(Stored data entries)
%%

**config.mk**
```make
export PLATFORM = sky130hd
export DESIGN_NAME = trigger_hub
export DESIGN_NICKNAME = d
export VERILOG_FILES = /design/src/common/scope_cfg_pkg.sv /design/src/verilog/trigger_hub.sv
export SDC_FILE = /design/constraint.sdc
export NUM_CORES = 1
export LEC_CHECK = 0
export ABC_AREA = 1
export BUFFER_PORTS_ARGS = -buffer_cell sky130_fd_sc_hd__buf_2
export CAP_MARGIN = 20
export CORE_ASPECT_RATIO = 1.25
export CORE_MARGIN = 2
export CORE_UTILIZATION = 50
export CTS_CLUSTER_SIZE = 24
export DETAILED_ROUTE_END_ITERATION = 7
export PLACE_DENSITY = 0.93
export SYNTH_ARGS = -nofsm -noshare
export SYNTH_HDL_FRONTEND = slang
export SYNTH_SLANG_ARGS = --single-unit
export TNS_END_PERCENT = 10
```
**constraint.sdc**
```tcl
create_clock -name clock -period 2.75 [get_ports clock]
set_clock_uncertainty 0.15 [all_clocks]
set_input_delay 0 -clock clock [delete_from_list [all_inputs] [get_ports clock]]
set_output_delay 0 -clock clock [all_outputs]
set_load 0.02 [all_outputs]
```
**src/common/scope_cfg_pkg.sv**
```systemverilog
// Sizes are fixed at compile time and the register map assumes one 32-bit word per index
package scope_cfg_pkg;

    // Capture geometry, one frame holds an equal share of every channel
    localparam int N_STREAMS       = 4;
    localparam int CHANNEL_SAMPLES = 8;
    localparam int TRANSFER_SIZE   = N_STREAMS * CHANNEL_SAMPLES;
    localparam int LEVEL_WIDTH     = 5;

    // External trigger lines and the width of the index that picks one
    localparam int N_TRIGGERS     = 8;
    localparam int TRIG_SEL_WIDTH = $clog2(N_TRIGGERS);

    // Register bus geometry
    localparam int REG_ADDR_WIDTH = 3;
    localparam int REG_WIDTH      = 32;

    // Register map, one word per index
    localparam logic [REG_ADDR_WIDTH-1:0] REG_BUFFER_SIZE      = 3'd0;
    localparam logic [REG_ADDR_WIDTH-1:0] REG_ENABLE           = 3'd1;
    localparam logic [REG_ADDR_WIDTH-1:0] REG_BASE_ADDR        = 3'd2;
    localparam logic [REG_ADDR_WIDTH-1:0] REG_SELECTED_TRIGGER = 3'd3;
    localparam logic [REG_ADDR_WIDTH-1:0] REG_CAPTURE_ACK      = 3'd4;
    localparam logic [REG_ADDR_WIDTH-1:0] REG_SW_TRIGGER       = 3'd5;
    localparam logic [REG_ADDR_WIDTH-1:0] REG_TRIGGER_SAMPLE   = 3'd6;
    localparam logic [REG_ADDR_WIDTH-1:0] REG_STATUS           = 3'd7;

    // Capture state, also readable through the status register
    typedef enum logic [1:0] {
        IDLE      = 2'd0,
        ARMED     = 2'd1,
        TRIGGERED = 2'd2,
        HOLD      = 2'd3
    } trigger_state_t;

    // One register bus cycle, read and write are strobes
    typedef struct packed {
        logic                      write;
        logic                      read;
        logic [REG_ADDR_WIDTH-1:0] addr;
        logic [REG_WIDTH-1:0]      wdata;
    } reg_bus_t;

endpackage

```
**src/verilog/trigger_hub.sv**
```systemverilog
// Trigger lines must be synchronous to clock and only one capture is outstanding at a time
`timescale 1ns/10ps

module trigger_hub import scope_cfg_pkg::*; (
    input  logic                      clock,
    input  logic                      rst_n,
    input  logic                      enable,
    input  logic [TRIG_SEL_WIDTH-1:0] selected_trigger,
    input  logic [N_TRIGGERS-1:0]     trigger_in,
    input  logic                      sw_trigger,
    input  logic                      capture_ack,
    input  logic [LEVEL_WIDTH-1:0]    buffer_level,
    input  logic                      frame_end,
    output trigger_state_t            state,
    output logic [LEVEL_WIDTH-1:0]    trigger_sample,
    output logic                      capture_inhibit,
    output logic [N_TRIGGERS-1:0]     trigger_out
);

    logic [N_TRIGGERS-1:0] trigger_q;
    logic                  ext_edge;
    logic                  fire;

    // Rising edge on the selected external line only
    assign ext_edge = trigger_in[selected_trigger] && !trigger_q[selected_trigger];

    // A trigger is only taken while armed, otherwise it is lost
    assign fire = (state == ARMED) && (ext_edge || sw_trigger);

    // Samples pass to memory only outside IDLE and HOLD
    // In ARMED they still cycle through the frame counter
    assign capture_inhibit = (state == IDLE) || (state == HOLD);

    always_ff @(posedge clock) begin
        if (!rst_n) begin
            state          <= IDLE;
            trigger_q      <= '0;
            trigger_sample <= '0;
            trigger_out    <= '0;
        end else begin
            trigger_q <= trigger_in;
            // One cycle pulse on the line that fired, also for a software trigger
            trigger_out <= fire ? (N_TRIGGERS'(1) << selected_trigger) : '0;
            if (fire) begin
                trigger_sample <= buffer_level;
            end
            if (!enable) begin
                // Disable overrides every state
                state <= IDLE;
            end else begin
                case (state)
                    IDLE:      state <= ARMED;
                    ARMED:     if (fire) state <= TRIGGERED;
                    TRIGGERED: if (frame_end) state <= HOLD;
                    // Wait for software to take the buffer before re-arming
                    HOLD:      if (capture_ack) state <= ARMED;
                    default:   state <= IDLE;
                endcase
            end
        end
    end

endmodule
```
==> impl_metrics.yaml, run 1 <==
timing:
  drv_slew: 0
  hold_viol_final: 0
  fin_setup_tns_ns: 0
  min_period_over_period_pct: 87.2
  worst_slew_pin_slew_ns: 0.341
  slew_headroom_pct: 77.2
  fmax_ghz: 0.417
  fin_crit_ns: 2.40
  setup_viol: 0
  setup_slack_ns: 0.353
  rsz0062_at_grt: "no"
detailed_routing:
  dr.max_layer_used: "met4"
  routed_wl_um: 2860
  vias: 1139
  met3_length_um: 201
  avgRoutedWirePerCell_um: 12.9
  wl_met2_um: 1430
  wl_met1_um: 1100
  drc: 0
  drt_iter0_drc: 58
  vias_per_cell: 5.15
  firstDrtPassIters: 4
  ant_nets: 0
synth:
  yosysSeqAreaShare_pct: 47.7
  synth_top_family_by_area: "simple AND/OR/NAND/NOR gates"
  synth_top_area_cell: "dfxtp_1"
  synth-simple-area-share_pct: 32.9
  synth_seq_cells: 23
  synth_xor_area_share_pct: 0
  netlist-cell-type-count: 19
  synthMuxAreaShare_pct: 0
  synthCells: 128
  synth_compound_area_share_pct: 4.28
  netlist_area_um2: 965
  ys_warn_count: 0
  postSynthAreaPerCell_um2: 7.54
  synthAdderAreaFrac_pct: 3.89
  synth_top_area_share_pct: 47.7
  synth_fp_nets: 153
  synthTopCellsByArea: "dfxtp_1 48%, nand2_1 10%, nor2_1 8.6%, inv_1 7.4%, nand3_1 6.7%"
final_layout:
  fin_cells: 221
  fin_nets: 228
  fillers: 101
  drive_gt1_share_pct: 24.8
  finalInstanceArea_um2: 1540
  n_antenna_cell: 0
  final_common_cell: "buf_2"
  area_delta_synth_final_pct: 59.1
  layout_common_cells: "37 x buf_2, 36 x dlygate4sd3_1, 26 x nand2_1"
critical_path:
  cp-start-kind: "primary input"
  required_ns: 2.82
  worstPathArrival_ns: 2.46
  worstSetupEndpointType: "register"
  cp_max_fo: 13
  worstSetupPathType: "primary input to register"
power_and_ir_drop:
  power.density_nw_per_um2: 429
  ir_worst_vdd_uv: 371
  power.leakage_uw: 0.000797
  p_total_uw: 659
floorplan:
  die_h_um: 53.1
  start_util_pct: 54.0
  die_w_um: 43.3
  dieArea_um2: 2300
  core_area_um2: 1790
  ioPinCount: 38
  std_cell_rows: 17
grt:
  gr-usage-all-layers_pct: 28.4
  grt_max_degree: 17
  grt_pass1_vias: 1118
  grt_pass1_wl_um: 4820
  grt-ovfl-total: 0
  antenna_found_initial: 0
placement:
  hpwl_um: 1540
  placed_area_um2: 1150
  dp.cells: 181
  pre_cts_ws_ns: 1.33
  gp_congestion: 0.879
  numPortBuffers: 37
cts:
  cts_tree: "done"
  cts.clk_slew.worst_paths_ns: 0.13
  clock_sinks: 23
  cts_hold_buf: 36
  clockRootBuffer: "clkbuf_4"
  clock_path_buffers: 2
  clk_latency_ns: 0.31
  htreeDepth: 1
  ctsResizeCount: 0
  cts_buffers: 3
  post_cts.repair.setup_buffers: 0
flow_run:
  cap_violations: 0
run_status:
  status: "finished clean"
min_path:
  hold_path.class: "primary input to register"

%%

§ **WHAT TO WORK ON**
Will you return exactly the lines above from the one with "grt-ovfl-total: 0" down to the one with "ctsResizeCount: 0", counting both as part of the range?

§ **RESULT BELOW**
  grt-ovfl-total: 0
  antenna_found_initial: 0
placement:
  hpwl_um: 1540
  placed_area_um2: 1150
  dp.cells: 181
  pre_cts_ws_ns: 1.33
  gp_congestion: 0.879
  numPortBuffers: 37
cts:
  cts_tree: "done"
  cts.clk_slew.worst_paths_ns: 0.13
  clock_sinks: 23
  cts_hold_buf: 36
  clockRootBuffer: "clkbuf_4"
  clock_path_buffers: 2
  clk_latency_ns: 0.31
  htreeDepth: 1
  ctsResizeCount: 0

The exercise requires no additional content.